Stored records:

★ ★ ★ ★ ★ ★ ★

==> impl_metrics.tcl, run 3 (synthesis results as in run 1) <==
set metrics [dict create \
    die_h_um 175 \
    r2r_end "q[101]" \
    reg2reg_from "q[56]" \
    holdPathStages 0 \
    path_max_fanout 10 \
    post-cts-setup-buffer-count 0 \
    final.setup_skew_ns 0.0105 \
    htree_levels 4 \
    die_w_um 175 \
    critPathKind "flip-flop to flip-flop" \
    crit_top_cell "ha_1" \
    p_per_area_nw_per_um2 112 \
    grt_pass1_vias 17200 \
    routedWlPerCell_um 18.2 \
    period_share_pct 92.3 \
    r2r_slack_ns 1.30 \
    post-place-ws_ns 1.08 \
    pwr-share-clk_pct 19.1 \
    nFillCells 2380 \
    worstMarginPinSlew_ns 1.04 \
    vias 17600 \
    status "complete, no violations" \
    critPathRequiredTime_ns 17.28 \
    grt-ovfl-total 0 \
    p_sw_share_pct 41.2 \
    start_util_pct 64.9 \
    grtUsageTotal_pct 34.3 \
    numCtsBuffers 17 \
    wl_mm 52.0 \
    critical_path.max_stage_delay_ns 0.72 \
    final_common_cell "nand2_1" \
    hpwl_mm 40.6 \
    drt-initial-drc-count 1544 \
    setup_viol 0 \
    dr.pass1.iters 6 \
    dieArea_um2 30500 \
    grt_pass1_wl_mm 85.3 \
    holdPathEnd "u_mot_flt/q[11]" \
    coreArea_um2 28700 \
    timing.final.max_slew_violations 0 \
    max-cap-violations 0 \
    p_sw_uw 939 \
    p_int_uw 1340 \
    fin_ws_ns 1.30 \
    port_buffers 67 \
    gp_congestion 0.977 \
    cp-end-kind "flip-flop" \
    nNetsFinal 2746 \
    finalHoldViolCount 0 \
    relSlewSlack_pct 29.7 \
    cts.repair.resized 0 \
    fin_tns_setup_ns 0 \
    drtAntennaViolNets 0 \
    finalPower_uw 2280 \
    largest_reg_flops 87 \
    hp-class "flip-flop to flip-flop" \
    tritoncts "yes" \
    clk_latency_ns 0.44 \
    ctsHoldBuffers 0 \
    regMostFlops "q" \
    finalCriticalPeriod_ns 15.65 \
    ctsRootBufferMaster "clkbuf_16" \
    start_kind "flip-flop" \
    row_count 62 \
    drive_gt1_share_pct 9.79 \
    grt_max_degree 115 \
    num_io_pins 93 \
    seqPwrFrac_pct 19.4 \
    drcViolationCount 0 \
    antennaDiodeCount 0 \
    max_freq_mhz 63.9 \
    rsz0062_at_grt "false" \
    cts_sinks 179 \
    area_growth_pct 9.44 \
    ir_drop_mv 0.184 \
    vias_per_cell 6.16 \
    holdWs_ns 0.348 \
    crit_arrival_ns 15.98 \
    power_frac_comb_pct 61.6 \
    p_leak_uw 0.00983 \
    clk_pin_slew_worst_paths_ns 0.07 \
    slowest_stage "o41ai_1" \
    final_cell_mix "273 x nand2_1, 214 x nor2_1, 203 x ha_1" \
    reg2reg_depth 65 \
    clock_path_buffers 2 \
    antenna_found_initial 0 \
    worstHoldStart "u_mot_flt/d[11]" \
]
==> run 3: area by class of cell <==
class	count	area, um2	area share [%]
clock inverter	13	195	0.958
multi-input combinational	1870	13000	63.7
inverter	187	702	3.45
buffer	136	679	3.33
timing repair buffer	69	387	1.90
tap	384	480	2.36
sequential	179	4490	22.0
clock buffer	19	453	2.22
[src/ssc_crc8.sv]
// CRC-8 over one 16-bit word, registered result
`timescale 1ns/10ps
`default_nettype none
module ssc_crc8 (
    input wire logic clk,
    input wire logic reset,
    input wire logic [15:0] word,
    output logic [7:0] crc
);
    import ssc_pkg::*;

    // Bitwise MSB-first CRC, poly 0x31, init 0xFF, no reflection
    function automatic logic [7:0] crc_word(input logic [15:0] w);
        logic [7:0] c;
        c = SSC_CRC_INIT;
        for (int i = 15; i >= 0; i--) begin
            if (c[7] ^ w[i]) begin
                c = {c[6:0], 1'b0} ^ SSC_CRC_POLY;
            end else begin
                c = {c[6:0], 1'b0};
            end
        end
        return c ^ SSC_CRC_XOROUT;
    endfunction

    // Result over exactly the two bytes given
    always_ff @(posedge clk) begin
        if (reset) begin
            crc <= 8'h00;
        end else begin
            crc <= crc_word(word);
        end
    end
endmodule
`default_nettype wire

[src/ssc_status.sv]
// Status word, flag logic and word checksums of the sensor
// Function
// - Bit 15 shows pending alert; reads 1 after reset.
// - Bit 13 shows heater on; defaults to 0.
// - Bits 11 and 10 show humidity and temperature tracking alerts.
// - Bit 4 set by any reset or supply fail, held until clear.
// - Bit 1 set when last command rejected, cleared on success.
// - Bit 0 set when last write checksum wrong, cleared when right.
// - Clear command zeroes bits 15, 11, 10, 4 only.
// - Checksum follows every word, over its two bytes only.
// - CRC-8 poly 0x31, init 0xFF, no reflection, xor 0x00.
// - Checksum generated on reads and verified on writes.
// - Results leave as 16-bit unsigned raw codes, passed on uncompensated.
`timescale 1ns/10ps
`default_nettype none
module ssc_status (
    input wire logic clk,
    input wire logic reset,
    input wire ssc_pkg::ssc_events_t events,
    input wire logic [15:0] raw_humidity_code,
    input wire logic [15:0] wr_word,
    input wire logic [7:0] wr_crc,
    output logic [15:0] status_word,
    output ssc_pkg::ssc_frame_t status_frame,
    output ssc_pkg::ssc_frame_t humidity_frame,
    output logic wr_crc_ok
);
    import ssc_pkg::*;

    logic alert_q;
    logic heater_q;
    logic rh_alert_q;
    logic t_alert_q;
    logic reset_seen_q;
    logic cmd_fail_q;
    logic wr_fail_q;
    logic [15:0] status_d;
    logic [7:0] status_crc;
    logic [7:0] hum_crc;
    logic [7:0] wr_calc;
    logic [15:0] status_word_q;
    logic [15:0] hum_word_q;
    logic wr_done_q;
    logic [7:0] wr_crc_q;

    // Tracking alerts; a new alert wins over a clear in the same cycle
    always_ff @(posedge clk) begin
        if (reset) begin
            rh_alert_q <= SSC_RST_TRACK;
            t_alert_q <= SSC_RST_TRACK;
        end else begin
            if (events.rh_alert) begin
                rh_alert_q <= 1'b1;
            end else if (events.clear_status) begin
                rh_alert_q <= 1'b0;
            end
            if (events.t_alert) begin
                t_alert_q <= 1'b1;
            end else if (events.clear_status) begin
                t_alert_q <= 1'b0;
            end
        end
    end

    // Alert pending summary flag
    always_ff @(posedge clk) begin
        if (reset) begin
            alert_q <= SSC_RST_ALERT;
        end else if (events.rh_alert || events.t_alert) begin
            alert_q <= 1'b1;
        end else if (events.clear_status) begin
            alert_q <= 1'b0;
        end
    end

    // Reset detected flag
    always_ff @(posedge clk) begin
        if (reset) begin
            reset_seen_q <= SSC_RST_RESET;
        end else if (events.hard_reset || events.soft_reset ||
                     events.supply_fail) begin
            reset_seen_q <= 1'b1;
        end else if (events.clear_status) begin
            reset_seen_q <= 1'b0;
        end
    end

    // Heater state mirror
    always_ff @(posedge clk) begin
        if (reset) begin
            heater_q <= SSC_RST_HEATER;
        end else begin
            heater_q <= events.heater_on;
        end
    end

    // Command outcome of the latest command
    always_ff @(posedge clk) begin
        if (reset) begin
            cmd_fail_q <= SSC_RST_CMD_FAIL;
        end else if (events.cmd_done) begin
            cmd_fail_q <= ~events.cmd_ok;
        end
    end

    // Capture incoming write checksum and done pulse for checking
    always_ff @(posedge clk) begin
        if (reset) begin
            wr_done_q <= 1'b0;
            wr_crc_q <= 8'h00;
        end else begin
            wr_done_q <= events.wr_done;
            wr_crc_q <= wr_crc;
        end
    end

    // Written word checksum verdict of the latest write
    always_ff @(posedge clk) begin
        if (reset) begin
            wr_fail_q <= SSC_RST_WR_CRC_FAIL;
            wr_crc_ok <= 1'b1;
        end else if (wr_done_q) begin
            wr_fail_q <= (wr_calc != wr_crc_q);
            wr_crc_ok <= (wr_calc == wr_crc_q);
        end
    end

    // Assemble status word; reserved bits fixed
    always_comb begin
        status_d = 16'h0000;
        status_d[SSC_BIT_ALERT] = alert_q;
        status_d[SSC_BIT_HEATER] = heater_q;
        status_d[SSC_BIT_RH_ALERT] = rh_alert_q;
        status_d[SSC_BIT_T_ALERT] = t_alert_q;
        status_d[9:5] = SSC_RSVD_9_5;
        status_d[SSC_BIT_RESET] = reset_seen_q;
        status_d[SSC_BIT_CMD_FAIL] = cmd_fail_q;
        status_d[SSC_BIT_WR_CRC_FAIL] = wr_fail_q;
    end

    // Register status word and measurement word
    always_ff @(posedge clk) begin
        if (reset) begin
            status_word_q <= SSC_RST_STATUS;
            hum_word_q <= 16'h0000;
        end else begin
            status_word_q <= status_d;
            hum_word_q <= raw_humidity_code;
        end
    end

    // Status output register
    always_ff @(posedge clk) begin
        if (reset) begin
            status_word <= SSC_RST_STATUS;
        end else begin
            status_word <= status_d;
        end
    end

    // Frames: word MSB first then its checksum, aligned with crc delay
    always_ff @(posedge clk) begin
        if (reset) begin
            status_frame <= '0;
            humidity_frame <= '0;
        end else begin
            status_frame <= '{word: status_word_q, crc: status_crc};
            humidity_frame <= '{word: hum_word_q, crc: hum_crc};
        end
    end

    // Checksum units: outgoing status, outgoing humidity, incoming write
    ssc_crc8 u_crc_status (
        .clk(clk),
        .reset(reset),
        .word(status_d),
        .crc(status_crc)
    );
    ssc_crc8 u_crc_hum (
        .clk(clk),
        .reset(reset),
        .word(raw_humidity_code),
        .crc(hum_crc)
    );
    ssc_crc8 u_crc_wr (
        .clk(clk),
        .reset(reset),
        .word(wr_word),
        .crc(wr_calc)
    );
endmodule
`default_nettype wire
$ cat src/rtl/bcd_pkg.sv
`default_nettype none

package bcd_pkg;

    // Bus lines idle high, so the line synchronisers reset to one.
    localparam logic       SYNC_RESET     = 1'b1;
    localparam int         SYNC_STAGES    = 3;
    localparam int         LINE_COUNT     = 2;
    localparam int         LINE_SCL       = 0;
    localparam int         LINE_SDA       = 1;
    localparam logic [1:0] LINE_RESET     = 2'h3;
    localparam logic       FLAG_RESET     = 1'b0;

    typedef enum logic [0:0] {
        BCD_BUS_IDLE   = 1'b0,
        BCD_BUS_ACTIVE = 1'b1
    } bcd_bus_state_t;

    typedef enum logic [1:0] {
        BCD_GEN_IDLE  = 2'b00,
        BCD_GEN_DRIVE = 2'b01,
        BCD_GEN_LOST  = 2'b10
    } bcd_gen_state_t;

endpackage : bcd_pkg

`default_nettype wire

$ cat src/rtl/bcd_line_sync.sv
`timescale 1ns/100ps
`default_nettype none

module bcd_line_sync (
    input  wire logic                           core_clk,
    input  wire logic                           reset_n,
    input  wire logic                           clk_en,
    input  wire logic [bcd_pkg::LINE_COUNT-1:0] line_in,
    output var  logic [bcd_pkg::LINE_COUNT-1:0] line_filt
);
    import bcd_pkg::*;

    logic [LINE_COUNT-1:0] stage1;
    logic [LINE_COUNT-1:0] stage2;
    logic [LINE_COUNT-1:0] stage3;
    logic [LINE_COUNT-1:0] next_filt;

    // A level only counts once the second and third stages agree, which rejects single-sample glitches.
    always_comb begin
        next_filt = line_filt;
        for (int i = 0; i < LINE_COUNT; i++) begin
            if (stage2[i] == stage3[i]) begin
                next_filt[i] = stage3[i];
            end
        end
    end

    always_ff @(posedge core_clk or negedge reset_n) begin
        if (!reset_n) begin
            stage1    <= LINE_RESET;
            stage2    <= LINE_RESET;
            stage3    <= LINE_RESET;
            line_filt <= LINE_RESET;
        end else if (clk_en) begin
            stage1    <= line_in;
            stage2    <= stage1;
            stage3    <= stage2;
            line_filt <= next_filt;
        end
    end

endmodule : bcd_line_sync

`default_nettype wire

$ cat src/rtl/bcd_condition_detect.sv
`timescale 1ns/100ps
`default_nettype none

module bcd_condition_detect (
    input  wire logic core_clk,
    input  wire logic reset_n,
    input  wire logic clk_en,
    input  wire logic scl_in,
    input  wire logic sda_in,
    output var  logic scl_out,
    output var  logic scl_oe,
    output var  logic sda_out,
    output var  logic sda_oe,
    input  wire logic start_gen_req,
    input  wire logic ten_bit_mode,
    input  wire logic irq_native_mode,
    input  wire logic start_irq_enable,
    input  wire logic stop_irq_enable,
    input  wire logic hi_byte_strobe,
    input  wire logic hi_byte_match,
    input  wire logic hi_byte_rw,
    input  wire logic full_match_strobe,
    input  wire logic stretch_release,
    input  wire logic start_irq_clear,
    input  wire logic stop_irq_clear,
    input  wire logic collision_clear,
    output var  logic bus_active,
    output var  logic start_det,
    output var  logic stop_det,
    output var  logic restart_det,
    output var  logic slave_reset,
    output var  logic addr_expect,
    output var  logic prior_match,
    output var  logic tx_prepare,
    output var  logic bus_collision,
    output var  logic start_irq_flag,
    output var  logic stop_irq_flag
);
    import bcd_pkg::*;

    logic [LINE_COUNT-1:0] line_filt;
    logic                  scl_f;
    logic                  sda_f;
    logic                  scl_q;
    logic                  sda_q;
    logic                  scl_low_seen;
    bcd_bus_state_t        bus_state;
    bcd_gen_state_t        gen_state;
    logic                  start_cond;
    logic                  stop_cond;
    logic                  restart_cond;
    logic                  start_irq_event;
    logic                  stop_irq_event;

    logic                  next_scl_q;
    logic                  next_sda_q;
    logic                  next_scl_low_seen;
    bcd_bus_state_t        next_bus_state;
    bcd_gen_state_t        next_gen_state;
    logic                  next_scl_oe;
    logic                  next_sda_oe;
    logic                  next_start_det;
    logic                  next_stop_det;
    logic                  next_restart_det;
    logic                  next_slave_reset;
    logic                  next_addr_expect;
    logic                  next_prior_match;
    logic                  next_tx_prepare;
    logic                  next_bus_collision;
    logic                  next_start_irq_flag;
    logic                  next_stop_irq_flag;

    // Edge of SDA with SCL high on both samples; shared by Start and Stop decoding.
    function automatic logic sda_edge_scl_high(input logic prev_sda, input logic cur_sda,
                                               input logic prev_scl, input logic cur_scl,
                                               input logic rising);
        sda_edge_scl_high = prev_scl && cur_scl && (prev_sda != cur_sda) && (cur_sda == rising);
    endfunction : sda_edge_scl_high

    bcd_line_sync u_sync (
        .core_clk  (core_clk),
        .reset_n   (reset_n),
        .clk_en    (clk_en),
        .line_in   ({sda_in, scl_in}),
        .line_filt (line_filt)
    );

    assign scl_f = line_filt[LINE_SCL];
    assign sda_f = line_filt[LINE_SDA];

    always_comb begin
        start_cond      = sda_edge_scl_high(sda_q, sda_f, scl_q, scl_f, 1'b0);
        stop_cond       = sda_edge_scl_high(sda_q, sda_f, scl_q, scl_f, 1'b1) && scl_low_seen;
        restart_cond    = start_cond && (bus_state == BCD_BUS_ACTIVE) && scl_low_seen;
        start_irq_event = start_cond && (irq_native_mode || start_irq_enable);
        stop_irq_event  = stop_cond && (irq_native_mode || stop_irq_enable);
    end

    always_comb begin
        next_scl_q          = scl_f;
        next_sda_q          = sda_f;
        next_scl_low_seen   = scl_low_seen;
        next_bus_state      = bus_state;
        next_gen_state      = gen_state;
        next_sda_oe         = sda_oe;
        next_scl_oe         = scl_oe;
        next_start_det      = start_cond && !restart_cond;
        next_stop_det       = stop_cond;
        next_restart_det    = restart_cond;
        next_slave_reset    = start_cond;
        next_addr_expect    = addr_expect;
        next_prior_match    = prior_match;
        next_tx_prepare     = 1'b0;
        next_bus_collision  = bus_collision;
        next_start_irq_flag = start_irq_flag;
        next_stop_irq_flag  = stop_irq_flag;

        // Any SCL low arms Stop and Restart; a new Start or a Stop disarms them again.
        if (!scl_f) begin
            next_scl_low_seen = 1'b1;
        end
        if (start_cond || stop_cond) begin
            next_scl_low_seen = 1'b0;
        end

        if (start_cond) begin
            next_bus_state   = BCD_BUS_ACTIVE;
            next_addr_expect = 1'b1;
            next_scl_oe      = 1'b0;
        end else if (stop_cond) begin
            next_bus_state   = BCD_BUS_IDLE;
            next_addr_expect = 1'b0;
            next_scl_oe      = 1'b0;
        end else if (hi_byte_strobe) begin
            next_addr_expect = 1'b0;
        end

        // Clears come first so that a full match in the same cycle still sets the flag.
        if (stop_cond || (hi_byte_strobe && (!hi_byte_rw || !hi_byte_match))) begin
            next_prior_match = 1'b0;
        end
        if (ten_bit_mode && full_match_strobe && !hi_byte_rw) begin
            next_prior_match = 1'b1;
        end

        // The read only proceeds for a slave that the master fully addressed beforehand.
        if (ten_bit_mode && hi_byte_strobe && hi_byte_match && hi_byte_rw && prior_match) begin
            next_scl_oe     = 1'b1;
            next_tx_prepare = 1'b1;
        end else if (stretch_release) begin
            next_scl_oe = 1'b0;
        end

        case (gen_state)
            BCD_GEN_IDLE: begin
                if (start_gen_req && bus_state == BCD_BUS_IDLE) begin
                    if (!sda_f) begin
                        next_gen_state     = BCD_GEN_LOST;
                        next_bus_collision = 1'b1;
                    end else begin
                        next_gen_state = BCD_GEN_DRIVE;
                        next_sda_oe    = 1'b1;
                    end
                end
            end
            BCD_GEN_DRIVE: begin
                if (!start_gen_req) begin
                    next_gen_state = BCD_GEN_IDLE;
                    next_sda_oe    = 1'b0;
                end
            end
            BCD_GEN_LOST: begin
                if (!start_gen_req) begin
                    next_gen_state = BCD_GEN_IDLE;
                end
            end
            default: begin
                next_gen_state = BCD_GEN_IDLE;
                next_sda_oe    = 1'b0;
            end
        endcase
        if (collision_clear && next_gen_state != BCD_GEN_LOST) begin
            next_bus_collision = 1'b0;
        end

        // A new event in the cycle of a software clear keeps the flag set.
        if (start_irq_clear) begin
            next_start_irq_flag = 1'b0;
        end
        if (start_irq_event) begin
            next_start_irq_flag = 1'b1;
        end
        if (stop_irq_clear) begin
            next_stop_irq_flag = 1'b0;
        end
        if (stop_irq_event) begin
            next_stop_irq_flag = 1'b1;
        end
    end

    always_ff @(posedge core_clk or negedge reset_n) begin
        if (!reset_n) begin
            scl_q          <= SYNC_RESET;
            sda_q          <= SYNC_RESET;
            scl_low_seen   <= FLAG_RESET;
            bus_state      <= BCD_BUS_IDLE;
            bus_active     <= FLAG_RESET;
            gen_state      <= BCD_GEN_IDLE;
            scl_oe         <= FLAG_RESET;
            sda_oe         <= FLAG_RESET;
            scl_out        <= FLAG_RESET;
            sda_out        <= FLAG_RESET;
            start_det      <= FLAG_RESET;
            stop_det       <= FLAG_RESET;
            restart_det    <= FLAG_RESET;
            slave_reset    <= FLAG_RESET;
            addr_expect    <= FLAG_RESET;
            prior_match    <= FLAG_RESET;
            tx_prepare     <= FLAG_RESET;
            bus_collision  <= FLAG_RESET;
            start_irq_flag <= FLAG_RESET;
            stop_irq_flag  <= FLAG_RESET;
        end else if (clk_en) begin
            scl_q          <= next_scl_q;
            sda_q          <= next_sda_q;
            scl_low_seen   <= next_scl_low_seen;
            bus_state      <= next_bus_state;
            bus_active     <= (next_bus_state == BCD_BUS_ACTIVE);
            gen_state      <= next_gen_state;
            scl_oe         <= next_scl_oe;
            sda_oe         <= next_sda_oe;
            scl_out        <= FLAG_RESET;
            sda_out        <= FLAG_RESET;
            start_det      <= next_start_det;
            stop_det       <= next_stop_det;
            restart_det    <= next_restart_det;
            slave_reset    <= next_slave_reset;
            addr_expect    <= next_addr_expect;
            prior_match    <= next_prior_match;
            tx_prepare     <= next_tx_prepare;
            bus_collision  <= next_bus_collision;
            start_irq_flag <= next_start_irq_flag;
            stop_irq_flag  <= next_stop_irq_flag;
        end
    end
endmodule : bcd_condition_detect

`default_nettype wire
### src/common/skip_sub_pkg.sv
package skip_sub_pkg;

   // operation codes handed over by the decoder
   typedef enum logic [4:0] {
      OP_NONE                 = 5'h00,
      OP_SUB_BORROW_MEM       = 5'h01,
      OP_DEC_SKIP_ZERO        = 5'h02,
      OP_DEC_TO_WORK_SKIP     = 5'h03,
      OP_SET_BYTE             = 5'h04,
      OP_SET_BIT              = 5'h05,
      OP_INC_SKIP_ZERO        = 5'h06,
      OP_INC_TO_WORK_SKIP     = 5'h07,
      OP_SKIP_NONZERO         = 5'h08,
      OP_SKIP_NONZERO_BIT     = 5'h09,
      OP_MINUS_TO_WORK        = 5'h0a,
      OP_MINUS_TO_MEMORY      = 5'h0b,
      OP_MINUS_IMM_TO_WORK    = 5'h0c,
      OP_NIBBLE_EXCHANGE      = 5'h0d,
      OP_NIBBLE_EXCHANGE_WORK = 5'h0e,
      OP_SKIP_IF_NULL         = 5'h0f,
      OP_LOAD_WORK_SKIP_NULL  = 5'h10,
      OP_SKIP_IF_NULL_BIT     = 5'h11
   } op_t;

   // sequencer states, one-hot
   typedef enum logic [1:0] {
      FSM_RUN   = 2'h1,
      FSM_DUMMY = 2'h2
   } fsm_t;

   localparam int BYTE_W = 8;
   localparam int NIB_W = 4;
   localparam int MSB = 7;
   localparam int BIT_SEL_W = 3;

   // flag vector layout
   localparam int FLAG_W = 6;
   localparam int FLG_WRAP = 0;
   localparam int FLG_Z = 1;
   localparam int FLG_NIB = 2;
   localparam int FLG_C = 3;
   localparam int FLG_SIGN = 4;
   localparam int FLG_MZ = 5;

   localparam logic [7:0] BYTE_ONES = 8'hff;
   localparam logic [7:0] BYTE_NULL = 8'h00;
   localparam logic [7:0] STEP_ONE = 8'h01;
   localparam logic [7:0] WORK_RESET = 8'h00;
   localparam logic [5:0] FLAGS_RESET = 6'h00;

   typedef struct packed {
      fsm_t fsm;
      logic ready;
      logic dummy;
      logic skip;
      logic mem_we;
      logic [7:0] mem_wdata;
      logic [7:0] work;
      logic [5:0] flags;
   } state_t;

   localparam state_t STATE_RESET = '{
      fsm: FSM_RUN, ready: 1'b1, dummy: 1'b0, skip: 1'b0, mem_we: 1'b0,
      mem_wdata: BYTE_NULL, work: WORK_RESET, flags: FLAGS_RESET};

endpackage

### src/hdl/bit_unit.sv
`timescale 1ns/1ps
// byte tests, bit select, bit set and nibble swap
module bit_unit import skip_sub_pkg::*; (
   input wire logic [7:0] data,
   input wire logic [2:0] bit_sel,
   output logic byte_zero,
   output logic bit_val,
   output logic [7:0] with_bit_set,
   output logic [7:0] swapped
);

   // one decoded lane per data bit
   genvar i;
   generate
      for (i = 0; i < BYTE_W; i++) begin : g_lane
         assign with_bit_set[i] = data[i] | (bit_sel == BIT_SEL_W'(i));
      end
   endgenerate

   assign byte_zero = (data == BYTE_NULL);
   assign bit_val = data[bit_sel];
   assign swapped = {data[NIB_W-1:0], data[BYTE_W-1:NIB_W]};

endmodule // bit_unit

★ ★ ★ ★ ★ ★ ★

Work item: Write out the records exactly, starting at the first line and stopping after the line that contains "vias 17600 \".

Response to the task:
==> impl_metrics.tcl, run 3 (synthesis results as in run 1) <==
set metrics [dict create \
    die_h_um 175 \
    r2r_end "q[101]" \
    reg2reg_from "q[56]" \
    holdPathStages 0 \
    path_max_fanout 10 \
    post-cts-setup-buffer-count 0 \
    final.setup_skew_ns 0.0105 \
    htree_levels 4 \
    die_w_um 175 \
    critPathKind "flip-flop to flip-flop" \
    crit_top_cell "ha_1" \
    p_per_area_nw_per_um2 112 \
    grt_pass1_vias 17200 \
    routedWlPerCell_um 18.2 \
    period_share_pct 92.3 \
    r2r_slack_ns 1.30 \
    post-place-ws_ns 1.08 \
    pwr-share-clk_pct 19.1 \
    nFillCells 2380 \
    worstMarginPinSlew_ns 1.04 \
    vias 17600 \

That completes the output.